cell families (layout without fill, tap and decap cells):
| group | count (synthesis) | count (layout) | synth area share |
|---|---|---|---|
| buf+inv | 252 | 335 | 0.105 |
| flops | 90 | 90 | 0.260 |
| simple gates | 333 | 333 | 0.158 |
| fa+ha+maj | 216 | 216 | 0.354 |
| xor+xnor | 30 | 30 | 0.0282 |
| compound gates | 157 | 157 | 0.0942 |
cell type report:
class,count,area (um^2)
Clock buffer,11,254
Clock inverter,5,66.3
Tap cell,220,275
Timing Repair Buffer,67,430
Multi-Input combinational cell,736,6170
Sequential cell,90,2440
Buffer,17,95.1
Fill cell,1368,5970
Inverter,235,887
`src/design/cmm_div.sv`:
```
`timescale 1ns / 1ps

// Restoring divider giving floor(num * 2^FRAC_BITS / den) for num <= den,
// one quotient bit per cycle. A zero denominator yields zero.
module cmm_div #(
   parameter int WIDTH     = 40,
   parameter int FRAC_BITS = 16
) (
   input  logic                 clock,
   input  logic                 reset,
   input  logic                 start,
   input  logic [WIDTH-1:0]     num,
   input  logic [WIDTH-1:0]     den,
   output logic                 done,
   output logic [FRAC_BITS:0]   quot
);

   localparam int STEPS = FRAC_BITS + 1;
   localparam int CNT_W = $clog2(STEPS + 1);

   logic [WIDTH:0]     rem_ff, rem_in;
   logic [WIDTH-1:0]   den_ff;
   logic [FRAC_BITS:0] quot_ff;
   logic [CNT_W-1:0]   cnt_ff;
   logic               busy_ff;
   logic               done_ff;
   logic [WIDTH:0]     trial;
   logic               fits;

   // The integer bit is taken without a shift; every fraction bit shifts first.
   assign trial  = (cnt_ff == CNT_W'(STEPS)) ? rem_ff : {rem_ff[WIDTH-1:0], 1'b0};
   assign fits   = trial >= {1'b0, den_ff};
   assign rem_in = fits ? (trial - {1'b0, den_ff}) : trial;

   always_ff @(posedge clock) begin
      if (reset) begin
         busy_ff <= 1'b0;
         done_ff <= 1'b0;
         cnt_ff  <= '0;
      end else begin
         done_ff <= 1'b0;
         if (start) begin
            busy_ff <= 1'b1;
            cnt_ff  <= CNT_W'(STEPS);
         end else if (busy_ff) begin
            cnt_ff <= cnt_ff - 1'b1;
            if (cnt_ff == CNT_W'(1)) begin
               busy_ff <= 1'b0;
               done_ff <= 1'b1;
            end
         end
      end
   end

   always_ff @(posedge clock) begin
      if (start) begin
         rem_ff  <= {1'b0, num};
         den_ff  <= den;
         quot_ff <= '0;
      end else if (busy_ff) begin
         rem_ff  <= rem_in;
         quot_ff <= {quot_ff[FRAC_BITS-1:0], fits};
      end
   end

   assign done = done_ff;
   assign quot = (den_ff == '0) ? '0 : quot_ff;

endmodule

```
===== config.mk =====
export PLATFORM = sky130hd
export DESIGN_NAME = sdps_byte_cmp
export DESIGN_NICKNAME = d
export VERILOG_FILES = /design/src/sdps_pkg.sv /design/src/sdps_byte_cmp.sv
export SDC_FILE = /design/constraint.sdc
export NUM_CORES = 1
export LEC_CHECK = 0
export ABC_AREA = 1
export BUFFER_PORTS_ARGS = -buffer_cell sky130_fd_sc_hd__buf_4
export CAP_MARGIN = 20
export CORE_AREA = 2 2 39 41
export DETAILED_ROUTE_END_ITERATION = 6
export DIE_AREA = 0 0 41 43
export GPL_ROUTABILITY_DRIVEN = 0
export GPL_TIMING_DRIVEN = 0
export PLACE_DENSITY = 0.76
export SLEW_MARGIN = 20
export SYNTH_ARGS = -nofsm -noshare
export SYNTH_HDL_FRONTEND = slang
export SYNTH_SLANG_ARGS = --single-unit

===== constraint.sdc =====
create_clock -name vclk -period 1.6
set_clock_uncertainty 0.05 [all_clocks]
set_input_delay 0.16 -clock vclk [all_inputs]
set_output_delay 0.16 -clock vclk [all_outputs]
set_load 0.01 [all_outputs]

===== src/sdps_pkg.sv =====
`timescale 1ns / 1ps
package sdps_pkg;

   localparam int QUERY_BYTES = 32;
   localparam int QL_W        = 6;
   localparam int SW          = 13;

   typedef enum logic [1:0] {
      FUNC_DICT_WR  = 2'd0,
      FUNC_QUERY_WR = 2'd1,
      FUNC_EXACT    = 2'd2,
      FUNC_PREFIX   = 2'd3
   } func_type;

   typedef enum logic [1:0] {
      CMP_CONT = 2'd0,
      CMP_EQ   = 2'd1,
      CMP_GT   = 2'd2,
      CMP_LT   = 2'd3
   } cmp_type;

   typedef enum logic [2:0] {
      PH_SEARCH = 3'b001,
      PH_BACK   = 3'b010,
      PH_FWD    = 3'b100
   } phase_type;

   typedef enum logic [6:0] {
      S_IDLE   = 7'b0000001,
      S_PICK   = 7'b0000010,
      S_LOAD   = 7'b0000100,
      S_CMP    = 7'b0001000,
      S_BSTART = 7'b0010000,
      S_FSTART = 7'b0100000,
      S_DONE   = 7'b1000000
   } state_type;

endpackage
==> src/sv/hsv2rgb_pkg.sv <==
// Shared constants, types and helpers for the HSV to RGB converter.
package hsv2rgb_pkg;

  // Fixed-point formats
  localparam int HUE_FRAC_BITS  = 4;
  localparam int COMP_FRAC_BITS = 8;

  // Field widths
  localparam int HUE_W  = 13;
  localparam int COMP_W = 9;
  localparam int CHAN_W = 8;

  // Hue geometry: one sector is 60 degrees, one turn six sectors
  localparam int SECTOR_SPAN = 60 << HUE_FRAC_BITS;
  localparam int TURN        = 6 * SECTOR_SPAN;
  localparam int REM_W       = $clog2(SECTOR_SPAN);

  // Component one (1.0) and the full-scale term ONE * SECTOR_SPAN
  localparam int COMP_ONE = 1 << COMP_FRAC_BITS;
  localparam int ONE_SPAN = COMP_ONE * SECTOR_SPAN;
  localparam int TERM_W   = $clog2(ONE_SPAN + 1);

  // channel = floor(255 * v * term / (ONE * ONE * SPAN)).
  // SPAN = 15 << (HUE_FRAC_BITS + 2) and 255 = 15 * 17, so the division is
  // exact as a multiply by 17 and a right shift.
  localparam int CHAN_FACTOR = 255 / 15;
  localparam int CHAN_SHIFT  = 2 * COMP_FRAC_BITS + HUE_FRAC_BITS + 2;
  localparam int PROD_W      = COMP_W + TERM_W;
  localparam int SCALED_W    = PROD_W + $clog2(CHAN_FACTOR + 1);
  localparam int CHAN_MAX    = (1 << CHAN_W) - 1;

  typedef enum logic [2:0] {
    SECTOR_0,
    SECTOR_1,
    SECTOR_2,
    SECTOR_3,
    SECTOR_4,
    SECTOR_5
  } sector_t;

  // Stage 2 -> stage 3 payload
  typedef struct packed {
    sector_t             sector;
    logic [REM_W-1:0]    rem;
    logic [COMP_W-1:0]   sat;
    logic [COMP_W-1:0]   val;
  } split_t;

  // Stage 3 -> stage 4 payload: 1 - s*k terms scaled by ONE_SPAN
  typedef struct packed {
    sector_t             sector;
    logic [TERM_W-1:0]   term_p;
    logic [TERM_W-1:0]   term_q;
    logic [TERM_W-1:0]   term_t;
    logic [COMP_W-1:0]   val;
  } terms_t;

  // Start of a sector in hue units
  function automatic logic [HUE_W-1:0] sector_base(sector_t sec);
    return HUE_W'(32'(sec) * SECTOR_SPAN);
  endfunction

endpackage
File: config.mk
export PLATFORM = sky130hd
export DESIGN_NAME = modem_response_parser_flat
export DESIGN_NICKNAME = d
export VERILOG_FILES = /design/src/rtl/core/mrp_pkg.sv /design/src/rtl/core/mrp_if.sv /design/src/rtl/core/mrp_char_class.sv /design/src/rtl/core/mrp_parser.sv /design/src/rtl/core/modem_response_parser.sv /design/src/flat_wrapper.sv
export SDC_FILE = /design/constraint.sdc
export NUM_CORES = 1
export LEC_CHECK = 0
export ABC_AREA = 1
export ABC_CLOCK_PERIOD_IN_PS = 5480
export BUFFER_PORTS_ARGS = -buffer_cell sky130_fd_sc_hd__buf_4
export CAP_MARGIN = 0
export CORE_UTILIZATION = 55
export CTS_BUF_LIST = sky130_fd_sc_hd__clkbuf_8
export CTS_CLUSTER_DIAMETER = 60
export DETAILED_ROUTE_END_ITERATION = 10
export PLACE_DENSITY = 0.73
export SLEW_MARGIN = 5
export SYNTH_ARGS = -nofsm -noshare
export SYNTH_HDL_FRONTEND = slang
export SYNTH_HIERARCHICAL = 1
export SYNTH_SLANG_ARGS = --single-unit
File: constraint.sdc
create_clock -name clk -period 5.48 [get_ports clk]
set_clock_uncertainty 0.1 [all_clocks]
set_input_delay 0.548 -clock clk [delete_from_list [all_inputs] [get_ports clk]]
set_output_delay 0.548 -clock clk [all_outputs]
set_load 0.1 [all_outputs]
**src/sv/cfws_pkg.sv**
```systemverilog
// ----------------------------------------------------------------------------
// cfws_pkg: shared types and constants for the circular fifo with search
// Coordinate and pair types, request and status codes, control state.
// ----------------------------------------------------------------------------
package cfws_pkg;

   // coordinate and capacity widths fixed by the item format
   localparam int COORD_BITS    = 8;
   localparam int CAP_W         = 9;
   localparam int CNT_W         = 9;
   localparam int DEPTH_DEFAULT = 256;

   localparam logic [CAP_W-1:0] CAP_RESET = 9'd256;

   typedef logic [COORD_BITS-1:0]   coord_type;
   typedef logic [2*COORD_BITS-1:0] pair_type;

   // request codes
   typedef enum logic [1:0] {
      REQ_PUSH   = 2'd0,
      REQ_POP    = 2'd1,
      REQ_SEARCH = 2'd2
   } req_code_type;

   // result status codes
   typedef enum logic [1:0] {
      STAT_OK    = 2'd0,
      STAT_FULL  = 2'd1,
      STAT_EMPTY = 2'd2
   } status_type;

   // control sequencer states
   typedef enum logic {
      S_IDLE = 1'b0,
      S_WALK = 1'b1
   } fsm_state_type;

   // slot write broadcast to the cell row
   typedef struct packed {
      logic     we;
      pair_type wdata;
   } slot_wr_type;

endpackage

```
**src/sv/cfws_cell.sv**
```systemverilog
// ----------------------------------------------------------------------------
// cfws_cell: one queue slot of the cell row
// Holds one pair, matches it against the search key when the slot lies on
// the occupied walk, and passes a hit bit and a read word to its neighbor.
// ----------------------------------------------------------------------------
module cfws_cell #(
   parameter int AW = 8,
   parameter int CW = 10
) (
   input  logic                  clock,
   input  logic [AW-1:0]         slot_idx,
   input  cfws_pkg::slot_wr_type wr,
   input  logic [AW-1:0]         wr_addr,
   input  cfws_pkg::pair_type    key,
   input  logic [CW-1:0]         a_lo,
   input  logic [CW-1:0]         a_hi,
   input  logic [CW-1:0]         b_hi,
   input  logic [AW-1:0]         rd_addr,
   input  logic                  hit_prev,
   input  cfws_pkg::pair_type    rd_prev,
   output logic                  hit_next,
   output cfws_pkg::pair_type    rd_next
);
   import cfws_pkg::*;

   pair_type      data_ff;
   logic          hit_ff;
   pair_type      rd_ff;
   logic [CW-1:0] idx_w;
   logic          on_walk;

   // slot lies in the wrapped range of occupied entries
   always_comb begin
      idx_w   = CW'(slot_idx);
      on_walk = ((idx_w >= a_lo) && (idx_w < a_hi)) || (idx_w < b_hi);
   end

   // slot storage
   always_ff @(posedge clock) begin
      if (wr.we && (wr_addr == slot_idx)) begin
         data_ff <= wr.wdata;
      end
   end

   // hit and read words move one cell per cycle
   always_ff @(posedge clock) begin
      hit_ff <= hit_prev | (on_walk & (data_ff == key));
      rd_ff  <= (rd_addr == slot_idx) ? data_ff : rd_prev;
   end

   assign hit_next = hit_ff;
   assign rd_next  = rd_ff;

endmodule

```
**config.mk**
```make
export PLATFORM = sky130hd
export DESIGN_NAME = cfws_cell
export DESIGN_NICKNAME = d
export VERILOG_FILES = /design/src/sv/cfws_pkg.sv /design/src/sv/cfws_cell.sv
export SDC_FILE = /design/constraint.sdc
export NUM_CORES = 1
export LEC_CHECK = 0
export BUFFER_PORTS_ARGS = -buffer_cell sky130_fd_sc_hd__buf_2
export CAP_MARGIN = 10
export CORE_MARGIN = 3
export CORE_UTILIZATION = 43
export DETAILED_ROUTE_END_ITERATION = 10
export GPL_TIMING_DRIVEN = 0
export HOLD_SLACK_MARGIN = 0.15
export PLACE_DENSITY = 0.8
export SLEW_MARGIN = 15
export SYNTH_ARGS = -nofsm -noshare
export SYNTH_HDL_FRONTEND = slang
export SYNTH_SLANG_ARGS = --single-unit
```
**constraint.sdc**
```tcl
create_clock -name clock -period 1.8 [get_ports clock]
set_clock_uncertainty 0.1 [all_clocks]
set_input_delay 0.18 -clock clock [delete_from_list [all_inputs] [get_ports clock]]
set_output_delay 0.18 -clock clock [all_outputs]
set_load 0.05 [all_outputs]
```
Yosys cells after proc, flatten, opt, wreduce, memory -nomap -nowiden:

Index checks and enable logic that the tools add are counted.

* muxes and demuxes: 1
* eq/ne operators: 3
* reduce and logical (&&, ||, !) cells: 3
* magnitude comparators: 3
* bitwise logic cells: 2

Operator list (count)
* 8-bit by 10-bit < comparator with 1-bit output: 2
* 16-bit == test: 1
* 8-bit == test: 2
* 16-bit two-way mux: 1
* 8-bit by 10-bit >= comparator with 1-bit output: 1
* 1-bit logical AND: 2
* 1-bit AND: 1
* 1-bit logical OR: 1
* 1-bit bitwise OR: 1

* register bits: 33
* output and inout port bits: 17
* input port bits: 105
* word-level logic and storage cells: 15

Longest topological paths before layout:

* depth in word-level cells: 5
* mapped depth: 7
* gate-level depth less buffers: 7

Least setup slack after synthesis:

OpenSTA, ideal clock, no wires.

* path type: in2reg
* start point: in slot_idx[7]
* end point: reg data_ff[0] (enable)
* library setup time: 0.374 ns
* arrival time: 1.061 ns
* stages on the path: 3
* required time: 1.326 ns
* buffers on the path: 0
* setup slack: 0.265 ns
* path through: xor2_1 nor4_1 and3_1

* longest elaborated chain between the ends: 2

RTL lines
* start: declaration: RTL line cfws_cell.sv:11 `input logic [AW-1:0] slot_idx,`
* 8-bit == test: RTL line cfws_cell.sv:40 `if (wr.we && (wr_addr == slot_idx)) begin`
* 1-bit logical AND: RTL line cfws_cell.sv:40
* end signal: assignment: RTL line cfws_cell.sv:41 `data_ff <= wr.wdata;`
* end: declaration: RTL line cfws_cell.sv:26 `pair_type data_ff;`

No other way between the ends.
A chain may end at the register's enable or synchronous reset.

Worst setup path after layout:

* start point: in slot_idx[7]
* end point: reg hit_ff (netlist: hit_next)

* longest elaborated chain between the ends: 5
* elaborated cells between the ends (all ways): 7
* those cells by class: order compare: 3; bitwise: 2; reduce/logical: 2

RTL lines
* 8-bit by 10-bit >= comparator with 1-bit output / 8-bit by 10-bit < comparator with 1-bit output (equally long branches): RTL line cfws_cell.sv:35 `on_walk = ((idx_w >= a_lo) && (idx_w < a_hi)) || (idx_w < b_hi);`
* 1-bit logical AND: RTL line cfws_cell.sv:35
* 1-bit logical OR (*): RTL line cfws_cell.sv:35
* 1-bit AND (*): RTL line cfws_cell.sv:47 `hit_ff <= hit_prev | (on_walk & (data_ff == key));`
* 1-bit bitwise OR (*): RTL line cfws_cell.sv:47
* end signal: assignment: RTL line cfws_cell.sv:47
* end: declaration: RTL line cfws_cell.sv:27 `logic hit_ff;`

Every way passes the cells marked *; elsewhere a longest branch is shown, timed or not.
========
Starting at the top of the data above, repeat every line exactly until the line containing "Buffer,17,95.1" has been given, then stop.

→ **RESPONSE BOX**
cell families (layout without fill, tap and decap cells):
| group | count (synthesis) | count (layout) | synth area share |
|---|---|---|---|
| buf+inv | 252 | 335 | 0.105 |
| flops | 90 | 90 | 0.260 |
| simple gates | 333 | 333 | 0.158 |
| fa+ha+maj | 216 | 216 | 0.354 |
| xor+xnor | 30 | 30 | 0.0282 |
| compound gates | 157 | 157 | 0.0942 |
cell type report:
class,count,area (um^2)
Clock buffer,11,254
Clock inverter,5,66.3
Tap cell,220,275
Timing Repair Buffer,67,430
Multi-Input combinational cell,736,6170
Sequential cell,90,2440
Buffer,17,95.1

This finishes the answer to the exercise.